Research

Epigenetic histone modifications of human transposable elements: genome defense versus exaptation

Ahsan Huda¹ , Leonardo Mariño-Ramírez^2,3 and I King Jordan¹

¹  School of Biology, Georgia Institute of Technology, 310 Ferst Drive, Atlanta, GA 30332, USA

²  National Center for Biotechnology Information, National Library of Medicine, National Institutes of Health, Bethesda, MD 20894, USA

³  Computational Biology and Bioinformatics Unit, Biotechnology and Bioindustry Center, Corporacion Colombiana de Investigacion, Agropecuaria - CORPOICA, Km 14 Via a Mosquera, Bogota, Colombia

author email corresponding author email

Mobile DNA 2010, 1:2doi:10.1186/1759-8753-1-2

Published:	25 January 2010

Abstract

Background

Transposition is disruptive in nature and, thus, it is imperative for host genomes to evolve mechanisms that suppress the activity of transposable elements (TEs). At the same time, transposition also provides diverse sequences that can be exapted by host genomes as functional elements. These notions form the basis of two competing hypotheses pertaining to the role of epigenetic modifications of TEs in eukaryotic genomes: the genome defense hypothesis and the exaptation hypothesis. To date, all available evidence points to the genome defense hypothesis as the best explanation for the biological role of TE epigenetic modifications.

Results

We evaluated several predictions generated by the genome defense hypothesis versus the exaptation hypothesis using recently characterized epigenetic histone modification data for the human genome.

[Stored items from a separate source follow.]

File: src/rtl/mdu_iter_core.sv
// Iterative multiply/divide unit: latency-padded multiply and a 32-step restoring divider.
// Optional macro MDU_DIV0_FAST_EN completes a divide by zero in one cycle.
module mdu_iter_core #(
  parameter int unsigned MUL_LAT = 5
) (
  input  logic        clk,
  input  logic        reset,
  input  logic        start,
  input  logic [1:0]  op,
  input  logic [31:0] src_a,
  input  logic [31:0] src_b,
  input  logic        flush,
  output logic        busy,
  output logic        done,
  output logic [31:0] hi_out,
  output logic [31:0] lo_out,
  output logic        div0
);

  typedef enum logic [2:0] {S_IDLE, S_MUL, S_DIV, S_FIX, S_DONE} state_e;

  state_e      state_q, state_d;
  logic [4:0]  cnt_q, cnt_d;
  logic [31:0] rem_q, rem_d;   // partial remainder, or product high word
  logic [31:0] quo_q, quo_d;   // dividend shifting into quotient, or product low word
  logic [31:0] dvs_q, dvs_d;
  logic        qneg_q, qneg_d;
  logic        rneg_q, rneg_d;
  logic        bzero_q, bzero_d;
  logic        busy_q, busy_d;
  logic        done_q, done_d;
  logic        div0_q, div0_d;
  logic [31:0] hi_q, hi_d;
  logic [31:0] lo_q, lo_d;

  logic        sgn;
  logic [63:0] ext_a, ext_b;
  logic [31:0] mag_a, mag_b;
  logic [32:0] shl;
  logic        sub_ok;

  always_comb begin
    // NOTE: every signal gets a default first so no path through the case infers a latch.
    state_d = state_q;
    cnt_d   = cnt_q;
    rem_d   = rem_q;
    quo_d   = quo_q;
    dvs_d   = dvs_q;
    qneg_d  = qneg_q;
    rneg_d  = rneg_q;
    bzero_d = bzero_q;
    hi_d    = hi_q;
    lo_d    = lo_q;
    div0_d  = 1'b0;

    sgn    = ~op[0];
    ext_a  = {{32{sgn & src_a[31]}}, src_a};
    ext_b  = {{32{sgn & src_b[31]}}, src_b};
    mag_a  = (sgn & src_a[31]) ? -src_a : src_a;
    mag_b  = (sgn & src_b[31]) ? -src_b : src_b;
    shl    = {rem_q, quo_q[31]};
    sub_ok = shl >= {1'b0, dvs_q};

    if (flush) begin
      state_d = S_IDLE;
    end else begin
      case (state_q)
        S_IDLE, S_DONE: begin
          state_d = S_IDLE;
          if (start) begin
            bzero_d = op[1] & (src_b == '0);
            if (!op[1]) begin
              state_d        = S_MUL;
              cnt_d          = 5'(MUL_LAT - 1);
              {rem_d, quo_d} = ext_a * ext_b;
            end else begin
              state_d = S_DIV;
              cnt_d   = 5'd31;
              rem_d   = '0;
              quo_d   = mag_a;
              dvs_d   = mag_b;
              qneg_d  = sgn & (src_a[31] ^ src_b[31]);
              rneg_d  = sgn & src_a[31];
`ifdef MDU_DIV0_FAST_EN
              if (src_b == '0) begin
                state_d = S_DONE;
                hi_d    = src_a;
                lo_d    = '1;
                div0_d  = 1'b1;
              end
`endif
            end
          end
        end
        S_MUL: begin
          if (cnt_q == '0) begin
            state_d = S_DONE;
            hi_d    = rem_q;
            lo_d    = quo_q;
          end else begin
            cnt_d = cnt_q - 5'd1;
          end
        end
        S_DIV: begin
          rem_d = sub_ok ? 32'(shl - {1'b0, dvs_q}) : shl[31:0];
          quo_d = {quo_q[30:0], sub_ok};
          if (cnt_q == '0) state_d = S_FIX;
          else             cnt_d   = cnt_q - 5'd1;
        end
        S_FIX: begin
          state_d = S_DONE;
          hi_d    = rneg_q ? -rem_q : rem_q;
          lo_d    = qneg_q ? -quo_q : quo_q;
          div0_d  = bzero_q;
        end
        default: state_d = S_IDLE;
      endcase
    end

    busy_d = (state_d == S_MUL) || (state_d == S_DIV) || (state_d == S_FIX);
    done_d = (state_d == S_DONE);
  end

  always_ff @(posedge clk) begin
    // NOTE: state is updated with non-blocking assignments so every flop samples pre-edge values.
    if (!reset) begin
      state_q <= S_IDLE;
      cnt_q   <= '0;
      rem_q   <= '0;
      quo_q   <= '0;
      dvs_q   <= '0;
      qneg_q  <= 1'b0;
      rneg_q  <= 1'b0;
      bzero_q <= 1'b0;
      busy_q  <= 1'b0;
      done_q  <= 1'b0;
      div0_q  <= 1'b0;
      hi_q    <= '0;
      lo_q    <= '0;
    end else begin
      state_q <= state_d;
      cnt_q   <= cnt_d;
      rem_q   <= rem_d;
      quo_q   <= quo_d;
      dvs_q   <= dvs_d;
      qneg_q  <= qneg_d;
      rneg_q  <= rneg_d;
      bzero_q <= bzero_d;
      busy_q  <= busy_d;
      done_q  <= done_d;
      div0_q  <= div0_d;
      hi_q    <= hi_d;
      lo_q    <= lo_d;
    end
  end

  assign busy   = busy_q;
  assign done   = done_q;
  assign div0   = div0_q;
  assign hi_out = hi_q;
  assign lo_out = lo_q;

endmodule
File: config.mk
export PLATFORM = sky130hd
export DESIGN_NAME = mdu_iter_core
export DESIGN_NICKNAME = d
export VERILOG_FILES = /design/src/rtl/mdu_iter_core.sv
export SDC_FILE = /design/constraint.sdc
export NUM_CORES = 2
export LEC_CHECK = 0
export ABC_AREA = 0
export BUFFER_PORTS_ARGS = -buffer_cell sky130_fd_sc_hd__buf_4
export CAP_MARGIN = 20
export CORE_AREA = 5 5 357 324
export CTS_CLUSTER_DIAMETER = 40
export DETAILED_ROUTE_END_ITERATION = 16
export DIE_AREA = 0 0 362 329
export PLACE_DENSITY = 0.66
export SYNTH_ARGS = -nofsm -noshare
export SYNTH_HDL_FRONTEND = slang
export SYNTH_SLANG_ARGS = --single-unit
File: constraint.sdc
create_clock -name clk -period 18.1 [get_ports clk]
set_clock_uncertainty 0.1 [all_clocks]
set_input_delay 0.905 -clock clk [delete_from_list [all_inputs] [get_ports clk]]
set_output_delay 0.905 -clock clk [all_outputs]
set_load 0.05 [all_outputs]
# After elaboration in Yosys (flattened, before gate mapping)
# Index checks and enable logic that the tools add are counted.
# word_totals
reg_bits	174
input_bits	70
elab_cells	82
# op_classes
n_addsub	6
n_mul	1
n_lt_le_gt_ge	1
eq_ne	11
n_mux	25
n_bitwise	9
reduce_logical	16
# op_table
cell	n
$mux W32	11
$pmux W32 S2	4
$neg A32 Y32	4
$mul A33 B33 Y64	1
$ge A33 B32 Y1	1
$logic_not A32 Y1	1
$sub A32 B32 Y32	1
$mux W5	3
$eq A3 B2 Y1 const B	4
$pmux W3 S4	1
$pmux W5 S2	1
$mux W3	3
$reduce_and A3 Y1	3
$reduce_and A4 Y1	2
$eq A3 B1 Y1 const B	2
$eq A3 B3 Y1 const B	2
$ne A2 B2 Y1 const B	3
$reduce_bool A2 Y1	3
$logic_not A5 Y1	1
$sub A5 B1 Y5 const B	1
$and A1 B1 Y1	4
$mux W2	2
$not A1 Y1	4
$reduce_or A2 Y1	2
other kinds (4)	5

# Depth between registers and ports, before layout
# logic_depth
ltp_word	7
ltp_mapped	32
mapped_depth_nobuf	28

# Worst setup path before layout
# No wires, ideal clock.
# synth_timing
path_kind	input-to-reg
startpoint	in src_a[31]
endpoint	reg rem_q[31]
setup_time_ns	0.132
arrival_time_ns	8.872
required_time_ns	17.868
setup_slack_ns	8.995
path_stages	32
n_path_buf	4
path_cell_list	nor2b_1 clkbuf_1 clkbuf_1 clkbuf_1 nand2_1 inv_1 fa_1 inv_1 fa_1 inv_1 fa_1 fa_1 inv_1 fa_1 inv_1 fa_1 inv_1 fa_1 fa_1 inv_1 ha_1 clkbuf_1 a21o_1 a21o_1 a211o_1 a211oi_1 o21ai_0 a21o_1 a31oi_1 xnor2_1 a22oi_1 a21oi_1
# synth_between
elab_chain_cells	5
# synth_lines
element	line_no	rtl
from (decl)	10	input logic [31:0] src_a,
$and A1 B1 Y1	57	ext_a = {{32{sgn & src_a[31]}}, src_a};
$mul A33 B33 Y64 (*)	75	{rem_d, quo_d} = ext_a * ext_b;
$mux W32 (*)	72	if (!op[1]) begin
$mux W32 (*)	70	if (start) begin
$pmux W32 S2 (*)	67	case (state_q)
to (signal assigned)	143	rem_q <= rem_d;
to (decl)	24	logic [31:0] rem_q, rem_d;
# Every way passes the cells marked *; elsewhere a longest branch is shown, timed or not. The select of a mux whose other input is x is not followed.
# A chain may end at the register's enable or synchronous reset.

# Worst setup path after layout
# layout_timing
startpoint	in src_a[31]
endpoint	reg rem_q[28]
# The elaborated chain is that of the path after synthesis.

==> flow_metrics.py <==
metrics = {
    "yosys": {
        "yosys.area_share.simple": 0.161,
        "synth_edf_count": 0,
        "synth_cell_types": 68,
        "ys_ff_latch": 174,
        "synth_nets": 7235,
        "synth_fa_ha_area_frac": 0.517,
        "synth_compound_area_frac": 0.0950,
        "ys_warn_count": 0,
        "synthCells": 5789,
        "synth-async-reset-ratio": 0,
        "synth_flop_cell": "dfxtp_1",
        "syn-cell-area_mm2": 0.0497,
        "synth.avg_cell_area_um2": 8.58,
        "muxShareOfSynthArea": 0.00408,
        "synth_top_family_by_area": "adder cells",
        "synth-seq-area-share": 0.0701,
        "synth-xor-area-share": 0.0344,
    },
    "timing": {
        "timing.fmax_mhz": 102,
        "hold_viol": 0,
        "grt_setup_unrepaired": "no",
        "slew_headroom": 0.326,
        "period_minus_slack_ns": 9.81,
        "finalSetupTns_ns": 0,
        "setup_violations": 0,
        "tightest_slew_ns": 1.01,
        "slew_violations": 0,
        "fin_crit_sh": 0.542,
        "timing.final.ws_setup_ns": 8.29,
    },
    "clock_network": {
        "cts_sinks": 174,
        "post_cts_buffers": 0,
        "clockRootBuffer": "clkbuf_16",
        "path_clk_slew_ns": 0.07,
        "clk_latency_ns": 0.44,
        "cts_buffer_depth": 2,
        "cts_resized": 0,
        "cts_made_buffers": 17,
        "htreeDepth": 4,
        "cts.hold.buffers_added": 0,
        "cts_tree": "built",
    },
    "detailed_routing": {
        "first_iter_violations": 3760,
        "ant_nets": 0,
        "wirelength_mm": 153,
        "route.detailed.drc": 0,
        "vias": 39414,
        "first_pass_iters": 6,
        "wl_per_cell_um": 21.6,
        "wl_met2_mm": 68.6,
        "drt-met1-wl_mm": 64.9,
        "wl_met3_mm": 15.4,
        "highest_layer": "met5",
        "viasPerCell": 5.56,
    },
    "worst_setup_path": {
        "crit_arrival_ns": 10.07,
        "crit_fanout": 35,
        "path_delay_family": "adder cells",
        "crit_slowest_cell": "fa_1",
        "start_kind": "input pin",
        "crit_type": "input pin to register",
        "cp_common_cell": "fa_1",
        "path_buf_inv": 9,
        "cp.required_ns": 18.36,
        "cpPeakStageDelay_ns": 0.84,
        "crit_path_end_kind": "register",
    },
    "floorplanning": {
        "core_mm2": 0.112,
        "initial_core_util": 0.444,
        "row_count": 117,
        "die_h_um": 329,
        "die_area_mm2": 0.119,
        "pin_count": 137,
        "die_w_um": 362,
    },
    "global_routing": {
        "grt_overflow": 0,
        "grt_max_degree": 97,
        "grt_pass1_vias": 41514,
        "grt_pass1_wl_mm": 243,
        "antenna_found_initial": 16,
        "grt_usage": 0.262,
    },
    "final_layout": {
        "fin_nets": 7030,
        "design_area_mm2": 0.0520,
        "drive_above_1_share": 0.0377,
        "fin_cells": 7095,
        "final_common_cell": "inv_1",
        "mostFrequentLayoutCells": "inv_1 (1186), fa_1 (1126), nand2_1 (883)",
        "synthToLayoutAreaGrowth_pct": 4.64,
    },
    "outcome": {
        "outcome": "complete, no violations",
    },
    "placed_design": {
        "portBuffers": 136,
        "placed_cells": 7051,
        "dp_slack_ns": 7.50,
        "placed_area_mm2": 0.0513,
        "dpl.hpwl_mm": 115,
        "place_congestion": 0.936,
    },
    "min_path": {
        "hold_path.class": "register to register",
    },
    "job": {
        "drv_cap": 0,
    },
}
==> cells by family (layout without fill, tap and decap cells) <==
logic type,Yosys count,in the layout
fa+ha+maj,1376,1376
flops,174,174
mux,20,20
other cells,0,11
simple gates,1729,1729
compound gates,726,726
buf+inv,1569,1377
xor+xnor,195,195
==> layout make-up <==
class                      count  area [um^2]
clock buffer                  18          439
antenna                       11         27.5
clock inverter                14          166
timing repair buffer         158         1210
inverter                    1187         4460
sequential                   174         3480
multi-input combinational   4046        40400
tap                         1487         1860
fill                       10957        60000
==> stage by stage <==
stage	hold WS [ns]	util
after floorplan	0.314	-
after global placement	0.341	0.458
after detailed placement	0.344	0.458
after CTS	0.355	0.464
after global routing	0.385	0.464
final	0.355	0.464
==> sequential cells by signal (all words and copies together), names as in the netlist <==
register  cells
div0          1
dvs_q        32
cnt_q         5
busy          1
qneg_q        1
rneg_q        1
quo_q        32
rem_q        32
state_q       3
lo_out       32
bzero_q       1
done          1
hi_out       32
==> worst paths after layout <==
path               from    endpoint  slack [ns]  cells after the start
max           src_a[31]   rem_q[28]        8.29                     29
min          hi_out[29]  hi_out[29]        0.35                      2
max reg2reg   rem_q[15]   rem_q[12]       13.83                     12
min reg2reg  hi_out[29]  hi_out[29]        0.35                      2
==> cells in the mapped netlist (all sizes together), types with 7 or more instances <==
cell type	number	area share
fa	1126	0.45
nand4	22	0.0028
o31ai	28	0.0043
a211oi	82	0.012
o41ai	8	0.0014
or4	11	0.0018
nand2b	21	0.0026
nor2	226	0.017
o21a	26	0.0039
xor2	84	0.015
or3	28	0.0035
mux2i	18	0.0036
nor4	24	0.0030
inv	1187	0.090
nand2	883	0.067
nor3	51	0.0051
and3	22	0.0028
dfxtp	174	0.070
a21o	37	0.0056
a221oi	7	0.0012
xnor2	111	0.020
o211ai	36	0.0054
a22oi	8	0.0012
buf	54	0.0044
ha	250	0.063
a21boi	15	0.0023
o211a	38	0.0077
clkbuf	328	0.025
nand3	40	0.0040
o21ai	156	0.016
a31oi	19	0.0024
and2	360	0.045
a21oi	203	0.021
a311oi	17	0.0030
nor2b	20	0.0025
==> routing by layer <==
| layer | GRT usage | vias to the layer above |
|---|---|---|
| met5 | 0 | - |
| met4 | 0.0656 | 12 |
| met3 | 0.0596 | 281 |
| met2 | 0.415 | 1751 |
| met1 | 0.367 | 20230 |
| li1 | - | 17140 |
==> tightest hold or removal path, delay by kind of cell, from the launching register on <==
kind | cells | cell delay (ns)
compound gates | 1 | 0.05
flops | 1 | 0.31
simple gates | 1 | 0.05
Power is not shown: default switching activity piles up to over one toggle a cycle in this logic, so the estimate is an artifact.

To this end, we mapped chromatin immunoprecipitation sequence tags from 38 histone modifications, characterized in CD4+ T cells, to the human genome and calculated their enrichment and depletion in all families of human TEs. We found that several of these families are significantly enriched or depleted for various histone modifications, both active and repressive. The enrichment of human TE families with active histone modifications is consistent with the exaptation hypothesis and stands in contrast to previous analyses that have found mammalian TEs to be exclusively repressively modified. Comparisons between TE families revealed that older families carry more histone modifications than younger ones, another observation consistent with the exaptation hypothesis. However, data from within family analyses on the relative ages of epigenetically modified elements are consistent with both the genome defense and exaptation hypotheses. Finally, TEs located proximal to genes carry more histone modifications than the ones that are distal to genes, as may be expected if epigenetically modified TEs help to regulate the expression of nearby host genes.

Conclusions

With a few exceptions, most of our findings support the exaptation hypothesis for the role of TE epigenetic modifications when vetted against the genome defense hypothesis. The recruitment of epigenetic modifications may represent an additional mechanism by which TEs can contribute to the regulatory functions of their host genomes.